Children's Entertainment

Article Index

  • Correlational Studies:

    The weight of evidence from correlational studies is fairly consistent: viewing and/or preference for violent television is related to aggressive attitudes, values and behaviours. This result was true for the studies conducted when television was new, and the measures of children's aggression were teachers' ratings. It is still true for more recent studies when the measures of aggressiveness have become more sophisticated.
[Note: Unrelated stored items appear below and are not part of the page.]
Context: an optimization exercise on an open-source flow, tuned for small area, a short achievable clock period and few clock cycles per item. The choices shown serve that exercise and are no tape-out recipe.
Function was checked by simulation only, so behaviour that the tests miss may differ from the original.
Power figures rest on the tool's default switching activity, not on a simulated workload.

--- design.v ---
`timescale 1ns / 1ps
package hcka_pkg;
    localparam int CH_W      = 8;
    localparam int HUE_W     = 9;
    localparam int BQ_W      = 3;      
    localparam int BR_W      = 6;      
    localparam int CFG_IDX_W = 1;
    localparam int CFG_W     = HUE_W;
    localparam int S_DATA_W  = 24;
    localparam int M_DATA_W  = 32;
    localparam logic [CFG_IDX_W-1:0] REG_HUE_LOW  = 1'b0;
    localparam logic [CFG_IDX_W-1:0] REG_HUE_HIGH = 1'b1;
    localparam logic [BQ_W-1:0] LO_Q_RST = 3'd2;
    localparam logic [BR_W-1:0] LO_R_RST = 6'd11;
    localparam logic [BQ_W-1:0] HI_Q_RST = 3'd2;
    localparam logic [BR_W-1:0] HI_R_RST = 6'd25;
endpackage
`timescale 1ns / 1ps
import hcka_pkg::*;
module hcka_sector (
    input  logic [hcka_pkg::CH_W-1:0] red,
    input  logic [hcka_pkg::CH_W-1:0] green,
    input  logic [hcka_pkg::CH_W-1:0] blue,
    output logic                      rg_neg,    
    output logic                      rb_neg,    
    output logic                      gb_neg,    
    output logic [hcka_pkg::CH_W-1:0] delta,
    output logic [hcka_pkg::CH_W-1:0] t
);
    logic [CH_W-1:0] rg, rb, gb;
    logic [5:0]      sext;
    logic [2:0]      cls;       
    hcka_absdiff u_rg (.a(red),   .b(green), .dif(rg), .lt(rg_neg));
    hcka_absdiff u_rb (.a(red),   .b(blue),  .dif(rb), .lt(rb_neg));
    hcka_absdiff u_gb (.a(green), .b(blue),  .dif(gb), .lt(gb_neg));
    hcka_sext u_sext (.rg_neg(rg_neg), .rb_neg(rb_neg), .gb_neg(gb_neg), .sext(sext));
    assign cls[0] = sext[0] | sext[3];
    assign cls[1] = sext[1] | sext[4];
    assign cls[2] = sext[2] | sext[5];
    assign t     = ({CH_W{cls[0]}} & gb) | ({CH_W{cls[1]}} & rg) | ({CH_W{cls[2]}} & rb);
    assign delta = ({CH_W{cls[0]}} & rb) | ({CH_W{cls[1]}} & gb) | ({CH_W{cls[2]}} & rg);
endmodule
module hcka_sext (
    input  logic       rg_neg,
    input  logic       rb_neg,
    input  logic       gb_neg,
    output logic [5:0] sext
);
    logic r_max, g_max, b_max;
    assign r_max = !rg_neg && !rb_neg;
    assign g_max = !r_max && !gb_neg;
    assign b_max = !r_max && gb_neg;
    assign sext[0] = r_max && !gb_neg;
    assign sext[5] = r_max &&  gb_neg;
    assign sext[1] = g_max && !rb_neg;
    assign sext[2] = g_max &&  rb_neg;
    assign sext[4] = b_max && !rg_neg;
    assign sext[3] = b_max &&  rg_neg;
endmodule
module hcka_absdiff (
    input  logic [7:0] a,
    input  logic [7:0] b,
    output logic [7:0] dif,
    output logic       lt
);
    logic g0_1, p0_1, g0_3, p0_3, g0_5, p0_5, g0_7, p0_7, g1_2, p1_2, g1_3, p1_3, g1_6, p1_6, g1_7, p1_7, g2_4, p2_4, g2_5, p2_5, g2_6, p2_6, g2_7, p2_7;
    logic [7:0] p, g, q;
    assign p = ~(a ^ b);    
    assign g = a & ~b;      
    assign q = a | ~b;      
    assign g0_1 = g[1] | (q[1] & g[0]);
    assign p0_1 = q[1] & q[0];
    assign g0_3 = g[3] | (q[3] & g[2]);
    assign p0_3 = q[3] & q[2];
    assign g0_5 = g[5] | (q[5] & g[4]);
    assign p0_5 = q[5] & q[4];
    assign g0_7 = g[7] | (q[7] & g[6]);
    assign p0_7 = q[7] & q[6];
    assign g1_2 = g[2] | (q[2] & g0_1);
    assign p1_2 = q[2] & p0_1;
    assign g1_3 = g0_3 | (p0_3 & g0_1);
    assign p1_3 = p0_3 & p0_1;
    assign g1_6 = g[6] | (q[6] & g0_5);
    assign p1_6 = q[6] & p0_5;
    assign g1_7 = g0_7 | (p0_7 & g0_5);
    assign p1_7 = p0_7 & p0_5;
    assign g2_4 = g[4] | (q[4] & g1_3);
    assign p2_4 = q[4] & p1_3;
    assign g2_5 = g0_5 | (p0_5 & g1_3);
    assign p2_5 = p0_5 & p1_3;
    assign g2_6 = g1_6 | (p1_6 & g1_3);
    assign p2_6 = p1_6 & p1_3;
    assign g2_7 = g1_7 | (p1_7 & g1_3);
    assign p2_7 = p1_7 & p1_3;
    assign dif[0] = lt ? ~p[0] : ~p[0];
    assign dif[1] = lt ? ~(p[1] ^ g[0]) : (p[1] ^ (g[0] | q[0]));
    assign dif[2] = lt ? ~(p[2] ^ g0_1) : (p[2] ^ (g0_1 | p0_1));
    assign dif[3] = lt ? ~(p[3] ^ g1_2) : (p[3] ^ (g1_2 | p1_2));
    assign dif[4] = lt ? ~(p[4] ^ g1_3) : (p[4] ^ (g1_3 | p1_3));
    assign dif[5] = lt ? ~(p[5] ^ g2_4) : (p[5] ^ (g2_4 | p2_4));
    assign dif[6] = lt ? ~(p[6] ^ g2_5) : (p[6] ^ (g2_5 | p2_5));
    assign dif[7] = lt ? ~(p[7] ^ g2_6) : (p[7] ^ (g2_6 | p2_6));
    assign lt = ~(g2_7 | p2_7);
endmodule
    To choose several studies as examples: Robinson and Bachman (1972) found a relationship between the number of hours of television viewed and adolescent self-reports of involvement in aggressive or antisocial behaviour. Atkin, Greenberg, Korzenny, and McDermott (1979) used a different measure of aggressive behaviour. They gave nine to thirteen-year-old boys and girls situations such as the following. Suppose that you are riding your bicycle down the street and some other child comes up and pushes you off your bicycle. What would you do? The response options included physical or verbal aggression along with options to reduce or avoid conflict. These investigators found that physical or verbal aggressive responses were selected by 45 per cent of heavy-television-violence viewers compared to only 21 per cent of the light-violence viewers. In a further study, Sheehan (1983) followed two groups of Australian children, first and third-graders, for a three-year period. He found that for the older group, now third through fifth grade, both the overall amount of violence viewing and the intensity of viewing were significantly related to the child's level of aggressive behaviour as rated by their classmates. Finally, in a study focused on adults, Phillips (1983) investigated the effects of the portrayal of suicides in television soap operas on the suicide rate in the United States using death records compiled by the National Centre for Health Statistics. He found, over a six-year period, that whenever a major soap opera personality committed suicide on television, within three days there was a significant increase in the number of female suicides across the nation.